Democratization of East Europe
Stalinism

Russian Revolution – the process and the system that grew out of it – rather than being motivated by the masses (as Marx had hoped) orchestrated from above by Lenin and the Bolsheviks

Lenin as a charismatic figure –
 some say Russians need/crave an authoritarian figure
 “great men” of history

After Lenin dies, there is jockeying for position at top of Soviet Communist Party

Stalin manipulates, isolates, destroys his competitors (Lenin opposed Stalin as head of party)

In Russian Iosif Vissarionovich Stalin, but original name  was Georgian –  Ioseb  Dzhugashvili
son of poor washerwoman and cobbler father (who beat him); educated at church school and a seminary where he secretly read Marx and other forbidden texts; becomes a revolutionary; known for encouraging violent clashes between workers and police
1903 joins the Bolsheviks
agent provacateur – freq’ly arrested, exiled
longest exile Siberia 1913-1917

In his prime, Stalin hailed
as a “shining sun,” or “the staff of life,” a “great teacher and friend”;  once as “Our Father” by a metropolitan of the Russian Orthodox Church.
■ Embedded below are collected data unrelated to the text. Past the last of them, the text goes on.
File: src/verilog/mdio_regs_if.sv
interface mdio_regs_if;
  logic        wr;
  logic        rd;
  logic [4:0]  addr;
  logic [15:0] wdata;
  logic [15:0] rdata;
  modport frame (output wr, output rd, output addr, output wdata, input rdata);
  modport regs  (input wr, input rd, input addr, input wdata, output rdata);
endinterface : mdio_regs_if

File: src/verilog/emu_phy_regfile.sv
module emu_phy_regfile (
  input  wire logic        i_sys_clk,
  input  wire logic        i_reset_n,
  input  wire logic        i_link_up,
  input  wire logic        i_fault_evt,
  input  wire logic        i_an_done,
  mdio_regs_if.regs        bus,
  output logic             o_loopback,
  output logic             o_fixed_full,
  output logic             o_fixed_100
);
  logic        loopback_r;
  logic [15:0] remote_r;
  logic        rfault_r;
  logic [15:0] control_w;
  logic [15:0] status_w;

  // ==========================================================
  // writable state
  // control writes masked to the loopback bit, remote word taken whole
  always_ff @(posedge i_sys_clk or negedge i_reset_n) begin
    if (!i_reset_n) begin
      loopback_r <= 1'b0;
    end else if (bus.wr && bus.addr == emu_phy_pkg::ADDR_CONTROL) begin
      loopback_r <= bus.wdata[emu_phy_pkg::BIT_LOOPBACK];
    end
  end

  always_ff @(posedge i_sys_clk or negedge i_reset_n) begin
    if (!i_reset_n) begin
      remote_r <= emu_phy_pkg::REMOTE_RST;
    end else if (bus.wr && bus.addr == emu_phy_pkg::ADDR_REMOTE) begin
      remote_r <= bus.wdata;
    end
  end

  // clear on read, a new fault wins over the clear
  always_ff @(posedge i_sys_clk or negedge i_reset_n) begin
    if (!i_reset_n) begin
      rfault_r <= 1'b0;
    end else if (i_fault_evt) begin
      rfault_r <= 1'b1;
    end else if (bus.rd && bus.addr == emu_phy_pkg::ADDR_STATUS) begin
      rfault_r <= 1'b0;
    end
  end

  // ==========================================================
  // read view
  always_comb begin
    control_w = emu_phy_pkg::CONTROL_RST;
    control_w[emu_phy_pkg::BIT_LOOPBACK] = loopback_r;
    status_w = emu_phy_pkg::STATUS_RST;
    status_w[emu_phy_pkg::BIT_LINK] = i_link_up;
    status_w[emu_phy_pkg::BIT_RFAULT] = rfault_r;
    status_w[emu_phy_pkg::BIT_AN_DONE] = i_an_done;
  end

  always_comb begin
    case (bus.addr)
      emu_phy_pkg::ADDR_CONTROL: bus.rdata = control_w;
      emu_phy_pkg::ADDR_STATUS:  bus.rdata = status_w;
      emu_phy_pkg::ADDR_ADVERT:  bus.rdata = emu_phy_pkg::ADVERT_RST;
      emu_phy_pkg::ADDR_PARTNER: bus.rdata = emu_phy_pkg::PARTNER_RST;
      emu_phy_pkg::ADDR_LOCAL:   bus.rdata = emu_phy_pkg::LOCAL_RST;
      emu_phy_pkg::ADDR_REMOTE:  bus.rdata = remote_r;
      default:                   bus.rdata = 16'h0000;
    endcase
  end

  // speed mode: with autoneg on, bits 8 and 13 are ignored
  always_ff @(posedge i_sys_clk or negedge i_reset_n) begin
    if (!i_reset_n) begin
      o_loopback   <= 1'b0;
      o_fixed_full <= 1'b0;
      o_fixed_100  <= 1'b0;
    end else begin
      o_loopback   <= loopback_r;
      o_fixed_full <= !control_w[emu_phy_pkg::BIT_AN_ON] && control_w[emu_phy_pkg::BIT_DUPLEX];
      o_fixed_100  <= !control_w[emu_phy_pkg::BIT_AN_ON] && control_w[emu_phy_pkg::BIT_SPEED];
    end
  end

  chk_remote_store: assert property (@(posedge i_sys_clk) disable iff (!i_reset_n)
    bus.wr && bus.addr == emu_phy_pkg::ADDR_REMOTE |=> remote_r == $past(bus.wdata))
    else $error("remote word not stored");
  chk_control_fixed: assert property (@(posedge i_sys_clk) disable iff (!i_reset_n)
    bus.addr == emu_phy_pkg::ADDR_CONTROL |-> (bus.rdata & 16'hBFFF) == emu_phy_pkg::CONTROL_RST)
    else $error("control fixed bits changed");
  chk_loopback_out: assert property (@(posedge i_sys_clk) disable iff (!i_reset_n)
    bus.wr && bus.addr == emu_phy_pkg::ADDR_CONTROL
    |=> ##1 o_loopback == $past(bus.wdata[emu_phy_pkg::BIT_LOOPBACK], 2))
    else $error("loopback output does not follow write");
  chk_fault_clear: assert property (@(posedge i_sys_clk) disable iff (!i_reset_n)
    bus.rd && bus.addr == emu_phy_pkg::ADDR_STATUS && !i_fault_evt |=> !rfault_r)
    else $error("remote fault not cleared by read");
  chk_unmapped_zero: assert property (@(posedge i_sys_clk) disable iff (!i_reset_n)
    bus.addr == 5'h02 |-> bus.rdata == 16'h0000)
    else $error("unmapped address not zero");
endmodule : emu_phy_regfile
Image propagandized through busts, statues, and icons

Became the object of a fanatical “cult of personality”
the sole infallible interpreter of party ideology
 
Autocracy;  the “Marxist Czar”
 uses secret police (subservient courts) to carry out
 his “reign of terror”
 
 

Great Purge – eliminates anyone who opposes him
 intelligentsia
 kulaks (wealthier peasant who opposed collectivization)
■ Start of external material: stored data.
### config.mk
export PLATFORM = sky130hd
export DESIGN_NAME = vlhp_host_port
export DESIGN_NICKNAME = d
export VERILOG_FILES = /design/src/logic/vlhp_host_port.v /design/src/logic/vlhp_sync_edge.v
export VERILOG_INCLUDE_DIRS = /design/src /design/src/logic
export SDC_FILE = /design/constraint.sdc
export NUM_CORES = 1
export LEC_CHECK = 0
export ABC_AREA = 1
export BUFFER_PORTS_ARGS = -buffer_cell sky130_fd_sc_hd__buf_4
export CAP_MARGIN = 10
export CORE_MARGIN = 2
export CORE_UTILIZATION = 42
export CTS_CLUSTER_SIZE = 10
export DETAILED_ROUTE_END_ITERATION = 10
export PLACE_DENSITY = 0.88
export SYNTH_ARGS = -nofsm -noshare
export SYNTH_HDL_FRONTEND = slang
export SYNTH_SLANG_ARGS = --single-unit
### constraint.sdc
create_clock -name clk -period 1 [get_ports clk]
set_input_delay 0.2 -clock clk [delete_from_list [all_inputs] [get_ports clk]]
set_output_delay 0.2 -clock clk [all_outputs]
set_load 0.01 [all_outputs]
Lenin's pronouncements as dogma
Those opposed accused of treason

Late 1920s
– launches a program of rapid industrial development
-- declares “class war” on the rich farmers
-- collectivizes agriculture against considerable
resistance,
-- claimed that the need for expertise and efficiency in
 industry postponed the egalitarian goals of the Bolshevik Revolution;
-- denounced “levelers” and instituted systems of reward that established a socioeconomic stratification
 favouring the technical intelligentsia (e.g. engineers; “Moscow Engineer”
 - Heavy industry was emphasized to ensure Russia's
 future economic independence from its capitalist neighbours.
 -- asserted that the state must instead become stronger before it could be eliminated. “The enemies of socialism” within and without Russia would try to avert the final victory of the Revolution. To face these efforts and protect the
cause, it was argued, the state must be strong.
 
-- late 1930s bloody purge
political opposition = treason
used this against Leon Trotsky and Nikolay I. Bukharin

-- an estimated 7 million to 15 million were sent to forced-labour camps (an integral part of the Soviet economy).

--Three years after Stalin's death in 1953, Khrushchev’s
“secret speech” denounced the cult of Stalin and the terrorism perpetrated by his regime; cast Stalinism as a temporary aberration or a brutal but necessary phase of development.

 --In 1989 Soviet historian Roy Medvedev estimated that about 20 million died as a result of the labour camps, forced collectivization, famine, and executions. Another 20 million
 were victims of imprisonment, exile, and forced relocation.